Any thoughts appreciated.


----------



## pursuiter (May 28, 2008)

I am confused about the question. AFAIK, Surly only has horizontal dropouts, no sliding dropouts. 

- Currently you install the BOB on a vertical dropout frame with a QR hub.

- You want to run an IGH and the BOB.

- You're looking at frame options and there's four choices for chain tension:
Vertical dropouts and chain tensioner
Vertical dropouts and EBB
Vertical dropouts that slide
Horizontal dropouts

Which chain tension option are you considering?


----------



## komekomegaijin (Nov 9, 2008)

Sorry, my bad pursuiter. By sliding dropouts I was thinking of both sliding dropouts, like the popular Paragon units, AND horizontal, like Surly...

I have my Alfine in a Niner with a EBB which I like, but haven't, and maybe won't ever, wet weather tested it.

I was thinking of trying a frame with either sliding dropouts or horizontal dropouts. 

I've since thought about it some more and come to the realisation that if the dropouts (in either form) don't move with the weight of the bike and rider on them then a trailer shouldn't be any problem. Probably a waste of a thread, sorry!

By the way - 5th option: vert dropouts, and eccentric BB in a normal BB shell!


----------



## SurfHenk (Dec 13, 2005)

Hi,

My new bike has the exact configuration you are thinking about, sliding dropouts that are used together with a trailer. You can see the bike here
In fact the trailer in question is a kid's trailer used daily for school/daycare, which means it is quite heavily loaded with the two kids plus their stuff, locks and sometimes additional heavy groceries.
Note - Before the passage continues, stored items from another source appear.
[/design/flow/config.mk]
export PLATFORM = sky130hd
export DESIGN_NAME = ID
export DESIGN_NICKNAME = ID
export VERILOG_FILES = /design/flow/design.v
export SDC_FILE = /design/flow/constraint.sdc
export NUM_CORES = 4
export LEC_CHECK = 1
export CORE_UTILIZATION = 50
export SYNTH_HDL_FRONTEND = slang
[/design/flow/constraint.sdc]
current_design ID

set clk_period 7.8
set clk_io_pct 0.2

create_clock -name clk0 -period $clk_period

set non_clock_inputs [all_inputs -no_clocks]
set_input_delay [expr $clk_period * $clk_io_pct] -clock clk0 $non_clock_inputs
set_output_delay [expr $clk_period * $clk_io_pct] -clock clk0 [all_outputs]
[/design/flow/design.v]
module ID(ir,wrt_dt,wrt_reg,reg_wrt,read_data1,read_data2,offset,rt,rd,opcode,shamt,funct);
	input  [32-1:  0] ir,       
	                      wrt_dt;   
	input  [5-1:0] wrt_reg;  
	input				  reg_wrt;  
	output [32-1:  0] read_data1,read_data2,  
						  offset;
	output [5-1:0] rt,rd; 
	output [6-1: 0] opcode;
	output [5-1: 0] shamt;
	output [6-1: 0] funct;
	reg    [32-1:  0] read_data1,read_data2,  
						  offset;
	reg    [5-1:0] rt,rd; 
	reg    [6-1: 0] opcode;
	reg    [5-1: 0] shamt;
	reg    [6-1: 0] funct;
	reg    [32-1:  0] REG[0:32-1];
	initial
	begin
		$readmemh("REGFILE.txt",REG);
	end
	always@(ir)
	begin
		read_data1 = REG[ir[25:21]];  
		read_data2 = REG[ir[20:16]];
	    offset = (ir[15]==0)?{16'b0000_0000_0000_0000,ir[15: 0]}:{16'b1111_1111_1111_1111,ir[15: 0]};  
		rt     = ir[20:16];
	    rd     = ir[15:11];
		opcode = ir[31:26];
		shamt  = ir[10: 6];
		funct  = ir[5: 0];
	end
	always@(wrt_dt or wrt_reg or reg_wrt)
	begin
		if(reg_wrt)
			REG[wrt_reg] = wrt_dt;  
	end
endmodule 
[/design/flow/run.sh]
#!/bin/bash
# OpenROAD 26Q1-2900-gdf79404cd8, Yosys 0.63+post, stock flow scripts
make -C /OpenROAD-flow-scripts/flow DESIGN_CONFIG=/design/flow/config.mk WORK_HOME=/design/flow/orfs finish
==> summary.txt <==
Implementation run completed; key figures follow.

Yosys:
- The run puts the area of the mapped netlist at between 30000 and 40000 sq um.
- The run puts the chip area in the Yosys report at 33800 sq um.
- A synthesized cell averages 9.82 sq um.
- The synth_stat.txt file lists the number of cells as ~3400.
- Once synthesis finished, the tally of register bits stood at just over 1000.
- The run puts the total of warnings raised by yosys at 0.
- The run gives the instance tally after logic synthesis as roughly 3400.
- The run puts the post-synthesis cell type count at 23.

STA:
- Adding up every negative setup slack in the final design gives 0 ns.
- Setup repair after global routing left no endpoint under its margin.
- Looking at the max-slew report, the worst-margin pin has a slew of between 0.9 and 1 ns.
- Based on the critical path, the design can be clocked at up to 161 MHz.
- The run puts the number of pins with negative max-slew slack in the final report at 0.
- The slew check shows that the tightest pin keeps a relative margin of 34.8%.
- The run gives the number of setup violations in the final report as 0.
- The run puts the number of unconstrained endpoints at 1024.
- The run gives the period utilization as between 70% and 80%.
- The run puts the count of unclocked register or latch pins at 1024.
- The worst path meets setup with 1.60 ns of slack.
- The run gives the post-layout minimum cycle time as between 6 and 7 ns.
- The run puts the final hold violation count at 0.

Placed design:
- Setup slack on the worst path after placement came out at between 1.5 and 2 ns.
- The run puts the sum of net half-perimeters after detailed placement at ~68 mm.
- The run puts the last weighted congestion value of the routability-driven placer at around 0.90.
- The run puts the number of port buffers at approximately 120.

Cells and area:
- By instance count after routing, the leading logic cell types are sky130_fd_sc_hd__dlxtp_1, sky130_fd_sc_hd__mux2i_1, sky130_fd_sc_hd__nand3_1.
- The run gives the combined flip-flop and latch cell area as approximately 15000 sq um.
- The run puts the combined area of the multi-input logic cells at 16800 sq um.
- The run gives the layout overhead on the synthesized area as 4.78%.
- The run puts the final core utilization at a little over half.
- The run gives the flip-flop count of the largest register after layout as 1024.
- The run gives the number of fill cells as roughly 5700.
- Of the cells placed in the final design, the portion with a size suffix greater than 1 is 4.74%.

Routing:
- The final layout contains routed wiring with a total length of 116 mm.
- Routed signal wires occupy layers up through met5.
- The run puts the average vias per placed instance at about 6.4.
- The run gives the tally of nets with antenna violations remaining after routing as 0.
- The run gives the total met3 wirelength after detailed routing as ~12 mm.
- The run gives the violation count after the first detailed-route iteration as about 2300.
- In the detailed route, the total length drawn on met2 is 52.6 mm.
- According to the report, the first pass of detailed routing completed in 5 iterations.
- The run puts the sum of routed wire segments on met1 at roughly 48 mm.
- After detailed routing, the average wire length per cell comes to 27.4 um.
- Across all layers, the routed design uses about 27000 vias.
- The script parses the final routing iteration and logs DRC violations as 0.

Worst setup path:
- The run gives the startpoint kind of the worst setup timing path as a primary input.
- The number of buffers and inverters on the critical path is 3.
- STA lists the maximum fanout along the critical path as 37.
- The run gives the startpoint-to-endpoint class of the critical path as primary input to output port.
- The run puts the data required time of the critical path at between 6 and 7 ns.
- The worst setup path is captured at an output port.
- The cell family contributing the most delay on the critical path is buffers and inverters.
- Per STA, the worst path is made up of clkdlybuf4s50_1, and2_4, buf_4, a22o_1, nor3_1, a31oi_1, nand3_1, clkdlybuf4s50_1.
- Among all stages on the critical path, the largest delay is contributed by sky130_fd_sc_hd__and2_4.
- STA puts the critical path data arrival time at 4.64 ns.
- The run gives the delay of the slowest cell on the worst path as roughly 0.65 ns.
- The run gives the most repeated library cell on the critical path as sky130_fd_sc_hd__clkdlybuf4s50_1.

Global route:
- The run gives the number of antenna violations at the first check in global routing as 9.
- The first global-routing pass estimated ~170 mm of wire.
- The run puts the overall fraction of global-route tracks in use at about a third.
- The run puts the via count of the first global-routing pass at roughly 26000.
- The run puts the overflow left after global routing at 0.
- Entering global routing, the biggest net connects around 97 pins.

Run:
- In this run the maximum-capacitance check reported violations numbering 0.
- The run gives the stage-log warning count as 32.

Die:
- The run gives the die footprint as just under 70000 sq um.
- The vertical die dimension reported for this design is ~260 um.
- The run puts the placeable core region at approximately 66000 sq um.
- The run gives the site row count as 94.
- In this run the count of I/O pins placed on the die edge is approximately 190.
- The run gives the floorplan utilization as between 50% and 60%.
- The run gives the x dimension of the die as 262 um.

Pwr:
- The flow reported a cell area power density of 32.0 nW/um^2.
- The run gives the total internal power as roughly 0.0005 W.
- The run puts the worst supply voltage drop on vdd at 0.0338 mV.
- The run puts the switching power of the nets at 0.000629 W.
- The run gives the switching share of total power as approximately 55%.
- The run puts the standby leakage power at about 17 nW.

Min path:
- The run gives the start point of the worst min-delay path as ir[2].
- The run gives the worst-case hold path end point as funct[2].
- The run gives the number of instances on the worst hold path as 0.
- The type recorded for the worst min-delay path is primary input to output port.

Clock network:
- Looking at the post-CTS report, the setup buffer insertion count equals 0.
- The run gives the number of gates resized after cts as 0.
- The run gives the number of buffers inserted by hold repair at cts as 0.

Status:
- The flow ran to the end, and the final reports show no timing, DRC or antenna violations.
[worst max-delay path by stage]
stage     startpoint             to  slack [ns]  cells after the start
4_1_cts       ir[21]  read_data1[5]        1.73                      8
6_report      ir[21]  read_data1[5]        1.60                      8
5_1_grt       ir[21]  read_data1[5]        1.54                      8
[metal layers]
metal,up-vias,global-route usage [%]
li1,12211,-
met1,13244,49.5
met2,1275,53.2
met3,221,10.6
met4,4,9.06
met5,-,0
[layout make-up]
cell class / instances / share of cell area (%)
diodes: 4 / 0.0282
multi-input cells: 2109 / 47.3
repair buffers: 223 / 6.21
well taps: 864 / 3.05
flip-flops and latches: 1024 / 43.4
[synthesized netlist by cell type]
library cell	n	area, sq um
sky130_fd_sc_hd__buf_6	37	417
sky130_fd_sc_hd__nand3_1	194	971
sky130_fd_sc_hd__a22o_1	128	1120
sky130_fd_sc_hd__buf_4	114	856
sky130_fd_sc_hd__nand2b_1	4	25.0
sky130_fd_sc_hd__nor2b_1	4	25.0
sky130_fd_sc_hd__a21oi_1	192	961
sky130_fd_sc_hd__mux2i_1	1024	10200
sky130_fd_sc_hd__nor3_1	64	320
sky130_fd_sc_hd__nand3b_1	5	37.5
sky130_fd_sc_hd__or3_1	1	6.26
sky130_fd_sc_hd__a31oi_1	64	400
sky130_fd_sc_hd__buf_1	4	15.0
sky130_fd_sc_hd__and2_1	2	12.5
sky130_fd_sc_hd__buf_2	71	355
sky130_fd_sc_hd__dlxtp_1	1024	15400
sky130_fd_sc_hd__or3b_2	3	26.3
sky130_fd_sc_hd__or2_2	2	12.5
sky130_fd_sc_hd__nor2_1	35	131
sky130_fd_sc_hd__nand2_1	195	732
sky130_fd_sc_hd__clkbuf_4	4	30.0
sky130_fd_sc_hd__a22oi_1	192	1440
sky130_fd_sc_hd__clkbuf_1	82	308
[kinds of logic after synthesis]
family                 count (synthesis)  share of synthesized area, %
AND-OR/OR-AND                        576                          11.6
buffers and inverters                312                          5.85
latches                             1024                          45.5
multiplexers                        1024                          30.3
AND/OR/NAND/NOR                      509                          6.80
[stage by stage]
| stage | hold slack (ns) | power, W | instances | area (sq um) |
|---|---|---|---|---|
| after floorplan | 3.19 | 0.000713 | 3445 | 33800 |
| after global placement | 3.12 | 0.00111 | 4220 | 35400 |
| after CTS | 3.12 | 0.00112 | 4220 | 35400 |
| after detailed placement | 3.12 | 0.00112 | 4220 | 35400 |
| final | 3.12 | 0.00113 | 4224 | 35400 |
| after global routing | 3.12 | 0.00119 | 4223 | 35400 |
Power figures rest on the tool's default switching activity, not on a simulated workload.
In fact I am pretty sure I am sometimes at the limit of the recommended maximum load, meaning the trailer weighing 50kg in total.

While the trailer does indeed "pull" in the same line as the sliding dropouts, this has shown to be no problem whatsoever. Even when crossing small sidewalk steps, which obviously are a rather heavy shock in line with the dropouts.
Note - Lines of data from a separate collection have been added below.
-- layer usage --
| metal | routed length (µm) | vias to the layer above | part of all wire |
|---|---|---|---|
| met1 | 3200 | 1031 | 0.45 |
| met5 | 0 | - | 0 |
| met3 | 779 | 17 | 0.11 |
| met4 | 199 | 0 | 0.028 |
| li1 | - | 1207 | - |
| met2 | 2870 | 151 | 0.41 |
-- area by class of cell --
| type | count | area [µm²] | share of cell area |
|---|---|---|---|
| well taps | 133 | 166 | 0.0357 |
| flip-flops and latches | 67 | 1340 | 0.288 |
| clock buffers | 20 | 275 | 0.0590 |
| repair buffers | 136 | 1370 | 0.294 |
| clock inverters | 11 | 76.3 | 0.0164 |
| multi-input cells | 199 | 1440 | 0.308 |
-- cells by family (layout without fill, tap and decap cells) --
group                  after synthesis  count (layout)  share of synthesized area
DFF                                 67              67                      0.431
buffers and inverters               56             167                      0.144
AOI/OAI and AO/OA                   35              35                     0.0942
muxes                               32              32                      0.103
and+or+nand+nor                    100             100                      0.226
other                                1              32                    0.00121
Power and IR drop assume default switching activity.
## /design/flow/design.v

```verilog
module APB_cot_slave
#(parameter control_reg_ADDR = 4'h0,  
  parameter output_reg_ADDR = 4'h4)  
(
    input wire PWRITE,    
    input wire PCLK,    
    input wire PSEL,      
    input wire [31:0] PADDR,  
    input wire [31:0] PWDATA,   
    output reg [31:0] PRDATA = 0,    
    input wire PENABLE,      
    output reg PREADY = 0    
);
reg  [31:0] control_reg  = 0;  
reg  [31:0] output_reg   = 0;  
always @(posedge PCLK) 
begin
    if (PSEL && !PWRITE && PENABLE)  
     begin
        case(PADDR)
         4'h0: PRDATA <= control_reg;  
         4'h4: PRDATA <= output_reg;   
        endcase
        PREADY <= 1'd1;  
     end
     else if(PSEL && PWRITE && PENABLE)  
     begin
      if(PADDR == control_reg_ADDR)
      begin
        control_reg <= PWDATA;
        PREADY <= 1'd1;     
      end
     end
   if (PREADY)  
    begin
      PREADY <= !PREADY;
    end
  end
always @(control_reg) begin  
    if(control_reg% 4 == 0)  
    begin
      output_reg <= 32'b01111111111111111111111111111111;
    end
    else if((1+control_reg)%4 == 2)  
    begin
      output_reg <= 1;
    end
    else if((3+control_reg)%4 == 2)  
    begin
      output_reg <= ~(32'b00000000000000000000000000000001);  
    end
    else  
    begin
      output_reg <= 0;  
    end
end
endmodule
```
As a matter of fact, the most critical area has shown to be the axle bolt securing the rear axle and trailer-mount to the dropout. If this bolt is fastened with too little torque, the trailer-mount has a tendency to rotate. And if this bolt is torqued too tight, the Rohloff hub can have slight shifting issues, which is known for this hub. Luckily there is a correct torque in between both that addresses both issues. And obviously this has nothing to do with the sliding dropouts themselves, conventional dropouts would require the same attention.

I too hesitated between sliding dropouts and an EBB by the way. In the end I chose the sliding dropouts because in my mind it's the "cleanest" solution and am now happy with this choice.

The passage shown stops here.